**What this task involves:** Provide only the number of lines in the listing that contain the string "flip".

**Data for this task:**
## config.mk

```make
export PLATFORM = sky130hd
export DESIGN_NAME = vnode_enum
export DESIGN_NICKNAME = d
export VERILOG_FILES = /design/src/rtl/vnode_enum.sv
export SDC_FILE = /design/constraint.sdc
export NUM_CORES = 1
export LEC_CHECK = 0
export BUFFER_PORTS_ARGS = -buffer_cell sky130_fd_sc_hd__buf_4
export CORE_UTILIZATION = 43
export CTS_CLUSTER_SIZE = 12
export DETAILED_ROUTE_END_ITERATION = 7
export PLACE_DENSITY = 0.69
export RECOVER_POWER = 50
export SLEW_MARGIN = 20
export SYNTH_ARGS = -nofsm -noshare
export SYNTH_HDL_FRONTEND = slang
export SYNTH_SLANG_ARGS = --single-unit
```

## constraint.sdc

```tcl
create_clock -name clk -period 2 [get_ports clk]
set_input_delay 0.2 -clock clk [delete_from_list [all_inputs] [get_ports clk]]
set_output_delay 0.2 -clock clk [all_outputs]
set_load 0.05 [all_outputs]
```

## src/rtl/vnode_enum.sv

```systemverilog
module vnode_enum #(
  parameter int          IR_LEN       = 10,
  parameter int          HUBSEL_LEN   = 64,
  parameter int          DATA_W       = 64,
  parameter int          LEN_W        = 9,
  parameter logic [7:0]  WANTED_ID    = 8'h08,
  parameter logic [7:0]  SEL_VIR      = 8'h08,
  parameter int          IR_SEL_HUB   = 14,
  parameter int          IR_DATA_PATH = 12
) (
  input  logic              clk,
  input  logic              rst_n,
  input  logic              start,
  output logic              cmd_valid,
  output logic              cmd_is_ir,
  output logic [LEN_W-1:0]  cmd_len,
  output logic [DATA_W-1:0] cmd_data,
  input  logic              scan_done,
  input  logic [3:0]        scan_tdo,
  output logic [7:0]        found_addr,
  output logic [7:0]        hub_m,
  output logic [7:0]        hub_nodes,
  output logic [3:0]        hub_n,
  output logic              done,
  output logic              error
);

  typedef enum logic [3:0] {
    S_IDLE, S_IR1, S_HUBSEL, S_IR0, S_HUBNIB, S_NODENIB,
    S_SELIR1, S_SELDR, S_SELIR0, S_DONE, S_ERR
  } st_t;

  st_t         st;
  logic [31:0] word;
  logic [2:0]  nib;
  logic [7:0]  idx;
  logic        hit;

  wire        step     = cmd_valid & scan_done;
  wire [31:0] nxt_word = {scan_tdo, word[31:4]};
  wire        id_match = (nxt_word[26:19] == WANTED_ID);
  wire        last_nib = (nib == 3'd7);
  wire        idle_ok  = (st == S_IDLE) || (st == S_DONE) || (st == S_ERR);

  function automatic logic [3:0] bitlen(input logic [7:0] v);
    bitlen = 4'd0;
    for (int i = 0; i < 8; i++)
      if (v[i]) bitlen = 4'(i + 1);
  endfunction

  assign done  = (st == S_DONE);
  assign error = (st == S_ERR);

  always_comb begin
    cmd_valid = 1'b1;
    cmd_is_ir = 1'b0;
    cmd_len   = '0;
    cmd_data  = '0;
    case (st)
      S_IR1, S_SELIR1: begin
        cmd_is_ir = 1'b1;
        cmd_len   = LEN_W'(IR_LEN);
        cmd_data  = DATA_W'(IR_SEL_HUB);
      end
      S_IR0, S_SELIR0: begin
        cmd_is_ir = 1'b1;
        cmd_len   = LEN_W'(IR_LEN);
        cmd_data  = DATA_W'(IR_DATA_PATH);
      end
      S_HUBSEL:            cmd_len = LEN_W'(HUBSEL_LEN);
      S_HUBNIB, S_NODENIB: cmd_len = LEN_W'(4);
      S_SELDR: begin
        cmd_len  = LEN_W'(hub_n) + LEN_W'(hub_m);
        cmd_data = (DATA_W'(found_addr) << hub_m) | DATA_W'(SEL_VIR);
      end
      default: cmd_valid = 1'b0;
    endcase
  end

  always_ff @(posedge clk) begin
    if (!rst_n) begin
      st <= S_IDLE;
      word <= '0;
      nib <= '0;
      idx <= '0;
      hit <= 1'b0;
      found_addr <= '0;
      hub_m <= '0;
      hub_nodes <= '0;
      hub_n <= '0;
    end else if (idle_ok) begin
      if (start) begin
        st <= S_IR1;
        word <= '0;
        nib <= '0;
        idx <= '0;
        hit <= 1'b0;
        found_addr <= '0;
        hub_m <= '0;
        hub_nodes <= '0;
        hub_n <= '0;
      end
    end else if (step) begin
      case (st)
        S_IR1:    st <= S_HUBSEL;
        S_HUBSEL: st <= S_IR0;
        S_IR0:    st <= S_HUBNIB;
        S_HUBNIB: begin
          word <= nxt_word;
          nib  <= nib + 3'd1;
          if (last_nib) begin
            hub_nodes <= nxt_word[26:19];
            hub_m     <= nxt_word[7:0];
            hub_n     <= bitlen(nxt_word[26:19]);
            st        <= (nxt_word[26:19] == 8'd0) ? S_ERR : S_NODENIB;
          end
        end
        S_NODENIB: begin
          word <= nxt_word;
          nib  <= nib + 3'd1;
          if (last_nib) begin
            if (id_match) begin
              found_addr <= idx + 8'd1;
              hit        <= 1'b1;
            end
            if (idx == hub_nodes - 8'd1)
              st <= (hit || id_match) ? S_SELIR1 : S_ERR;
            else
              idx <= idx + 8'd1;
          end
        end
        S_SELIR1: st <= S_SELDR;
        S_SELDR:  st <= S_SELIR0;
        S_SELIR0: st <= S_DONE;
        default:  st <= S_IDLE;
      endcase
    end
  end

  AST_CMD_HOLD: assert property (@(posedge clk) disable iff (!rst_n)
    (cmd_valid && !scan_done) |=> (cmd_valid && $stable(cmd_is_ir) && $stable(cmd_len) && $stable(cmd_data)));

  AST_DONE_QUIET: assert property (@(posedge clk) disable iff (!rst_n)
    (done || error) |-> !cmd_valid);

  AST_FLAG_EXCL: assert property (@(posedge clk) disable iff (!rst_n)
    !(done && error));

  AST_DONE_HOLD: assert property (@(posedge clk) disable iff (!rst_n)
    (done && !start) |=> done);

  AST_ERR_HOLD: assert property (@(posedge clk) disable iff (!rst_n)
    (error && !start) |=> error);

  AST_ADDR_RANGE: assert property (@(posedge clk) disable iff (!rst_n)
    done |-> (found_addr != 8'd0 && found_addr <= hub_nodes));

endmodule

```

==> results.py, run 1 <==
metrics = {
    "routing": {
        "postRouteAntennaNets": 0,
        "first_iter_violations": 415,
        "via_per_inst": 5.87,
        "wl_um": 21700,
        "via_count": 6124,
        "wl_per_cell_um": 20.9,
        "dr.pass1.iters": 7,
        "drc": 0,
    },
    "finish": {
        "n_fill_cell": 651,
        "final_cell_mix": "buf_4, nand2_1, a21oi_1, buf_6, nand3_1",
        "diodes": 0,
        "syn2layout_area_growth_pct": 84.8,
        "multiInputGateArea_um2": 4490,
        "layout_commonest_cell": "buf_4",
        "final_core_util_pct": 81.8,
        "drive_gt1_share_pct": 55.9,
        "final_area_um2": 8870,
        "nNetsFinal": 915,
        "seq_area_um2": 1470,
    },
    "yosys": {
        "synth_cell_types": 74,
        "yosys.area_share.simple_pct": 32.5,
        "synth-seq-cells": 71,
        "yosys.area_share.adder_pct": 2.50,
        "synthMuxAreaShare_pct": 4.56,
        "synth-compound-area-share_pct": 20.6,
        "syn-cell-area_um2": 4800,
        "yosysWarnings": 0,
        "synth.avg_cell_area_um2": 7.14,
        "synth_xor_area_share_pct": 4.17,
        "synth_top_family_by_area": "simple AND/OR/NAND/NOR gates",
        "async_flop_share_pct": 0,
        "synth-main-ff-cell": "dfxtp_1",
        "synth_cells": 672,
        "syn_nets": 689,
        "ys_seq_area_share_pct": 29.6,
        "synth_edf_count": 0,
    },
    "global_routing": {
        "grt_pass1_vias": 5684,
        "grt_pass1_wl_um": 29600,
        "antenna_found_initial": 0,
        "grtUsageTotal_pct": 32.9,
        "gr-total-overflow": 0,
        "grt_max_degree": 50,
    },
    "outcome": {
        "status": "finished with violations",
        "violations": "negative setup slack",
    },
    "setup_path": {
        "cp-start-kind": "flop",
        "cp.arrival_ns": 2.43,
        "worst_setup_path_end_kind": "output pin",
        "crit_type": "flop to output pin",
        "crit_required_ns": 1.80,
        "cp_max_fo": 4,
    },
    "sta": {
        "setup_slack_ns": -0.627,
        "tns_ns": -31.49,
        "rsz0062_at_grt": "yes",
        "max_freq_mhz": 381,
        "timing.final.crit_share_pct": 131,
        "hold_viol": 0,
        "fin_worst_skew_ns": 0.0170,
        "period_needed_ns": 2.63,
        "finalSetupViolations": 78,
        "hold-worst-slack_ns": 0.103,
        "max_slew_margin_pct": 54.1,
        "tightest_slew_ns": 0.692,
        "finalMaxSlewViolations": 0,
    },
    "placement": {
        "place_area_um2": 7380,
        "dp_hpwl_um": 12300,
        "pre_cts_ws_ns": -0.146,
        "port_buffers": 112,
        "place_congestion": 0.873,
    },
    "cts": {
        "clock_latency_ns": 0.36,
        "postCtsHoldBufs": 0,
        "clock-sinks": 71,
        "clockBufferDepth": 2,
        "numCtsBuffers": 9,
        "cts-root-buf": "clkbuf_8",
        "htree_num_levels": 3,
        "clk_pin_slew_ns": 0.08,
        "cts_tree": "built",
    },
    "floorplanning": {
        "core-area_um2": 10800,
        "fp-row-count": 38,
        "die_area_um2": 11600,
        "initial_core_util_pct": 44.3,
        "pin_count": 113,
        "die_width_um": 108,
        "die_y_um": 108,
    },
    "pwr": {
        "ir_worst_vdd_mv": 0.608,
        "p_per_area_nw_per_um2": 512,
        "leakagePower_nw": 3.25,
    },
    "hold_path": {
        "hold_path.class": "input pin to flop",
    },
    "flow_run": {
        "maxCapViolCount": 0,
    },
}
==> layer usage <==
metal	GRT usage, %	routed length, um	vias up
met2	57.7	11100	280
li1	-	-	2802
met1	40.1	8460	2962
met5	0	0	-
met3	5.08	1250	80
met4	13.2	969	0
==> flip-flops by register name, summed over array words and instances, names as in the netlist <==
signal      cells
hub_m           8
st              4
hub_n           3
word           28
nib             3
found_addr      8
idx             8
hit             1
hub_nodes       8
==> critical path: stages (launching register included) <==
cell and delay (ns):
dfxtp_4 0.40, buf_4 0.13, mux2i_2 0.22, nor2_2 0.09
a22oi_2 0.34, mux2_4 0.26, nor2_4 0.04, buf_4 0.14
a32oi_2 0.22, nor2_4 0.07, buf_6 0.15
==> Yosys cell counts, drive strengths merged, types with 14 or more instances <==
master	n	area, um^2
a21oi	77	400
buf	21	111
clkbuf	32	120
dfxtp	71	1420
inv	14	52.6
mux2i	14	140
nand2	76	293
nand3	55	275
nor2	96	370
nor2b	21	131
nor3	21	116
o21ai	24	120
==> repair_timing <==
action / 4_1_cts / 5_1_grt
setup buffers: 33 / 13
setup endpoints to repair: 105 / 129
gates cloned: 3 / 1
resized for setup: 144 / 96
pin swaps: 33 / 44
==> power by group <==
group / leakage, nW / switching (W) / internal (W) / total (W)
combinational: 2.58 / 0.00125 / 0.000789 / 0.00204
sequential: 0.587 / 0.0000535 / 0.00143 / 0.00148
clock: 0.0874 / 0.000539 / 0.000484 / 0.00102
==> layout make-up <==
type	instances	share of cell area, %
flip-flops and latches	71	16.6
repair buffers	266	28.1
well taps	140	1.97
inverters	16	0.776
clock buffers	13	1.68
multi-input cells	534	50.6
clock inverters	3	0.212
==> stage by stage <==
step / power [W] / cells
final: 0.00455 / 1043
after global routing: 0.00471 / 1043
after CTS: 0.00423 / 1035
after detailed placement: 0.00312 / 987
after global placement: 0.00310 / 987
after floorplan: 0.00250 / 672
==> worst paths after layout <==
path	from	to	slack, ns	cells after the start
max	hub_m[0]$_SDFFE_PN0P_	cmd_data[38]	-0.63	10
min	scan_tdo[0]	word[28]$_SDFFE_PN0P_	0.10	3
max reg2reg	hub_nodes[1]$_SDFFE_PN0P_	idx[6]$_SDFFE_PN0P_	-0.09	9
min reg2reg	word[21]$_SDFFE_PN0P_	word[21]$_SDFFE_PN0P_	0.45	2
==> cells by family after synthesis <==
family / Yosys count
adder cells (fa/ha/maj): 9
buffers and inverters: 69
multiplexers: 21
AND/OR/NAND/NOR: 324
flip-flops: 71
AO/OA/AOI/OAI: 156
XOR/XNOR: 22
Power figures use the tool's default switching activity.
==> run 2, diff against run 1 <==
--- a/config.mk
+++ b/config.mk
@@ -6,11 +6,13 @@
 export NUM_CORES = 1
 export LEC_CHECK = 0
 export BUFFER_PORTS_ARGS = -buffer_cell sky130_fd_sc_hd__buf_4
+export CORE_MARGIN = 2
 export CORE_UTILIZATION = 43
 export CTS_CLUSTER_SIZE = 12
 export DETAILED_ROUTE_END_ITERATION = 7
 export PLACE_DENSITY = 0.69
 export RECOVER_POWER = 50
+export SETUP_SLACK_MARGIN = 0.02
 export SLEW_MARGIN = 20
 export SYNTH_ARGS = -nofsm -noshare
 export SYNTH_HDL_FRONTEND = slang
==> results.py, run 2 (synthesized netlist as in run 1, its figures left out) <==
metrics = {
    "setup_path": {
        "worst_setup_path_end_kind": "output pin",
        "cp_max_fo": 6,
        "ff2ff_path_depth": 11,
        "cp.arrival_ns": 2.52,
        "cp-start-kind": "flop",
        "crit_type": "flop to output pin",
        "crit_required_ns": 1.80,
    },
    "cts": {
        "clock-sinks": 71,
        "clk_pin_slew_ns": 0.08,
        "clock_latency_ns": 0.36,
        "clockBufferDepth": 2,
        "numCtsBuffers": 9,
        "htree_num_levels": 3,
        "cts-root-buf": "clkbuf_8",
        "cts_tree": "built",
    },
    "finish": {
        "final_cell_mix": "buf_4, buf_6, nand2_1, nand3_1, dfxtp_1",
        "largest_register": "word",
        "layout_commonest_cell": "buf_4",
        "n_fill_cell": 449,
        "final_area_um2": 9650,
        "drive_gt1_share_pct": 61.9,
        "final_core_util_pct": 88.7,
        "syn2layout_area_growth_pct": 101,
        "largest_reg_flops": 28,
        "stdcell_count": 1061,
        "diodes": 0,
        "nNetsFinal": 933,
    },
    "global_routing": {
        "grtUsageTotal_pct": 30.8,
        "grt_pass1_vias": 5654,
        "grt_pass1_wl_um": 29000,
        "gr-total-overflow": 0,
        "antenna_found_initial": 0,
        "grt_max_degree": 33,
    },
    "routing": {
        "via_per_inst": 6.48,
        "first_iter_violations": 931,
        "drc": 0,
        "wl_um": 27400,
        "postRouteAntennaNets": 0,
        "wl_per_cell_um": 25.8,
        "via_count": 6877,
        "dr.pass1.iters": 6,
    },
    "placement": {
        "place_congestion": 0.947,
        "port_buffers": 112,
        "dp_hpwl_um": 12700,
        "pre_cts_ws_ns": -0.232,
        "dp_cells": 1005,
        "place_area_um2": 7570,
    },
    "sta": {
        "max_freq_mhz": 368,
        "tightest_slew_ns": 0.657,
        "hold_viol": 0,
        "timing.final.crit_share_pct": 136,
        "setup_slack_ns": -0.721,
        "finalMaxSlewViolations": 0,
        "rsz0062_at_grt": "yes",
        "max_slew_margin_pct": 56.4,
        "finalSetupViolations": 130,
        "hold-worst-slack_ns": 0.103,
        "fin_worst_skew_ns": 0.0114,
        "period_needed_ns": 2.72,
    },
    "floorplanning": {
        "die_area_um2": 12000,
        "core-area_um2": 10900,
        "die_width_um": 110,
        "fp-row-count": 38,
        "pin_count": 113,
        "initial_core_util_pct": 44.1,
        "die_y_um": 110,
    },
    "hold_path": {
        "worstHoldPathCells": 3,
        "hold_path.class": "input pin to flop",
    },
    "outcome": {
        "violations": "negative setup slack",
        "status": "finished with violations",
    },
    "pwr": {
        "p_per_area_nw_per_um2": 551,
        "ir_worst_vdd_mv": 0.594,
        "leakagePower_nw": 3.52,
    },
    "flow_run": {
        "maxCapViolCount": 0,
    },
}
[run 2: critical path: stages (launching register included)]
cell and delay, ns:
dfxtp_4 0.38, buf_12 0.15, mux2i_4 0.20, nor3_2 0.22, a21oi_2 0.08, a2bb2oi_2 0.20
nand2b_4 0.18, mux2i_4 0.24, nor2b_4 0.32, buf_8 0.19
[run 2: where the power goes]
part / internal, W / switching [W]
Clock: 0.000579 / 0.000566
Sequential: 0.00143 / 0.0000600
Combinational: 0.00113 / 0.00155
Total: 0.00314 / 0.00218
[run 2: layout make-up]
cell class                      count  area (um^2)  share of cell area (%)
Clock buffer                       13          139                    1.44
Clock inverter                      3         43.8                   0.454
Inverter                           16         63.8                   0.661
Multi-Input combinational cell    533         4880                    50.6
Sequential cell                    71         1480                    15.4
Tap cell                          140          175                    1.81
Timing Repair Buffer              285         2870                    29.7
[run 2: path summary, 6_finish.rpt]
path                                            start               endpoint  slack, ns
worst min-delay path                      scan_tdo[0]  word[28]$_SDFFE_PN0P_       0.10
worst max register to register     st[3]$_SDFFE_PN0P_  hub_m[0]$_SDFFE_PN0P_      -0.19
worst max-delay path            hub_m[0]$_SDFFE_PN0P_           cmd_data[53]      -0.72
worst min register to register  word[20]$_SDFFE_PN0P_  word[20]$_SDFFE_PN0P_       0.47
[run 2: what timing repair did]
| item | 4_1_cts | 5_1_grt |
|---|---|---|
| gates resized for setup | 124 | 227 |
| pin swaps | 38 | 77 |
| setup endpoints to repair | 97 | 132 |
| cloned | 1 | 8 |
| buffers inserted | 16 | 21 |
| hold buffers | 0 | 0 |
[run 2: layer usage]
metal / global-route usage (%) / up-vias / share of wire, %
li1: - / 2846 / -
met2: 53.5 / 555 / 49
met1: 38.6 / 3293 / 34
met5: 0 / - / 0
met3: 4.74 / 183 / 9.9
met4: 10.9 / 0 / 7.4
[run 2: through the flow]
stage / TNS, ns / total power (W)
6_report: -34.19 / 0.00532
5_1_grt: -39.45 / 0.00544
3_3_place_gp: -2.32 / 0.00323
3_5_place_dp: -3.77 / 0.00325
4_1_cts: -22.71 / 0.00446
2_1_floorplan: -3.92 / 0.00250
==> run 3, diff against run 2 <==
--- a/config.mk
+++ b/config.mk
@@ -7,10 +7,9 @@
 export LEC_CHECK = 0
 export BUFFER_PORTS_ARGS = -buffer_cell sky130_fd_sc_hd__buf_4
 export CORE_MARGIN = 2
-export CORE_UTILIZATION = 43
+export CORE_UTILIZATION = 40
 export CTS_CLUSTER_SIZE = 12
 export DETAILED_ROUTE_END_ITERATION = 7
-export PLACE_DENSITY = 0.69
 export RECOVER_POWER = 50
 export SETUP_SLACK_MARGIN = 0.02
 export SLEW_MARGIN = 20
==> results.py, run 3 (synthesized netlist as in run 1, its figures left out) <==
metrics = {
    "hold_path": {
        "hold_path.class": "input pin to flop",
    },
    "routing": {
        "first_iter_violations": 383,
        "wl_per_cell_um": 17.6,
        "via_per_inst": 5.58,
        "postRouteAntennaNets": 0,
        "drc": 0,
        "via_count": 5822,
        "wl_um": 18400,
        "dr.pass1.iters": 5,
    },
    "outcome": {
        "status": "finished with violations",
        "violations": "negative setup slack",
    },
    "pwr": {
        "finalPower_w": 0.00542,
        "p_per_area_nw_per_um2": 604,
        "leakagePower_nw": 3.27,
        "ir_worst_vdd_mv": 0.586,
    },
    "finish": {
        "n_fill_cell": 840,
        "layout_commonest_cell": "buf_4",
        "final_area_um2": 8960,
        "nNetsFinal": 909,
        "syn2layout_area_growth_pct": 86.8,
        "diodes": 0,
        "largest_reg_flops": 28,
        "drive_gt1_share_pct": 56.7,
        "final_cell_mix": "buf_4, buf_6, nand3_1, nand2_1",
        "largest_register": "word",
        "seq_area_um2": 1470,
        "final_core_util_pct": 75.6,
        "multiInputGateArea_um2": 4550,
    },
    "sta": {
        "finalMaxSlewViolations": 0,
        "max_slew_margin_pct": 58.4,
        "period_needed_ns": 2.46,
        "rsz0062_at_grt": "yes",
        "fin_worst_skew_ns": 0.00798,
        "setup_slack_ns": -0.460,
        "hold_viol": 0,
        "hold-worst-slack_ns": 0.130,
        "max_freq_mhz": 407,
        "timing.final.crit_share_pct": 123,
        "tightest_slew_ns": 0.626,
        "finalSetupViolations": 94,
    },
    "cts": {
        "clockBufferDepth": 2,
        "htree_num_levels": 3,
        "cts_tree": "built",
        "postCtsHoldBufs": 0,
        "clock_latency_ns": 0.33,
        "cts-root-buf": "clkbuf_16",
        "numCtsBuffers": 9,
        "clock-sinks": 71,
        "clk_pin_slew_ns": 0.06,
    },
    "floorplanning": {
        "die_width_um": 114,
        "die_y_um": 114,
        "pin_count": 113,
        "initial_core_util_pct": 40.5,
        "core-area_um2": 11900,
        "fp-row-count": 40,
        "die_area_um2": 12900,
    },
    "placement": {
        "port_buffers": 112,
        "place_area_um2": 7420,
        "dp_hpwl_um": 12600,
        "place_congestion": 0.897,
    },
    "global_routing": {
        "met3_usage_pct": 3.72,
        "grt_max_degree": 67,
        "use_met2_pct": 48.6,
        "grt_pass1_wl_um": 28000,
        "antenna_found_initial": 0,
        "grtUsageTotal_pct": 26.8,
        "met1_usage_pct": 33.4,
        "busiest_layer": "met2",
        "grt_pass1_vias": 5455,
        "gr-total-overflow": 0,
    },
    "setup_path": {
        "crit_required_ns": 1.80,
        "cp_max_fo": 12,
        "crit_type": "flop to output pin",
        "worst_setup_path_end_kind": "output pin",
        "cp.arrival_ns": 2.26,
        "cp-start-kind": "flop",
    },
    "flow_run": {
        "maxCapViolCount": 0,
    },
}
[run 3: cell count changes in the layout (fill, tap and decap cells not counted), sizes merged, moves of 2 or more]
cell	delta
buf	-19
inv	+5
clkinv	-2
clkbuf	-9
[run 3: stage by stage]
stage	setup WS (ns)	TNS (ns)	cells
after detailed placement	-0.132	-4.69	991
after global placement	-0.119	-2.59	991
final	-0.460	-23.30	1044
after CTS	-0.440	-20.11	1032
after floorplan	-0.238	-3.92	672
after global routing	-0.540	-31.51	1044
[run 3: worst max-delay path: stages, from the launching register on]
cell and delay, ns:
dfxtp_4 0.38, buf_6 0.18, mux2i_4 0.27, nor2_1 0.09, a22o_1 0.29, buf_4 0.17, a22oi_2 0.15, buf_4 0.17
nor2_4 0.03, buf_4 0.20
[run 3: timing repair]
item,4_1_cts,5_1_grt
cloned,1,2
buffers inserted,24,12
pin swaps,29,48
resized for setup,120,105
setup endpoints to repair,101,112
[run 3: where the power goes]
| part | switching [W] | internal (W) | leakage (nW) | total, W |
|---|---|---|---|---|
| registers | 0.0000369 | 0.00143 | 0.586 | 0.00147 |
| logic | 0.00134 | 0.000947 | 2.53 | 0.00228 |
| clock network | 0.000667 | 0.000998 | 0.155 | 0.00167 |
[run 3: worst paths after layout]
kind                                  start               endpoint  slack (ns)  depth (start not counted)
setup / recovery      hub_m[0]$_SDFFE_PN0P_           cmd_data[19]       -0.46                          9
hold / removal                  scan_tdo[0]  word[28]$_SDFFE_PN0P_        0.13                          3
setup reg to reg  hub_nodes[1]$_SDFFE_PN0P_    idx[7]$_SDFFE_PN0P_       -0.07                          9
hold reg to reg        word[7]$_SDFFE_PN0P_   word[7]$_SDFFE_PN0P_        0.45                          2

**Result of the task:** 3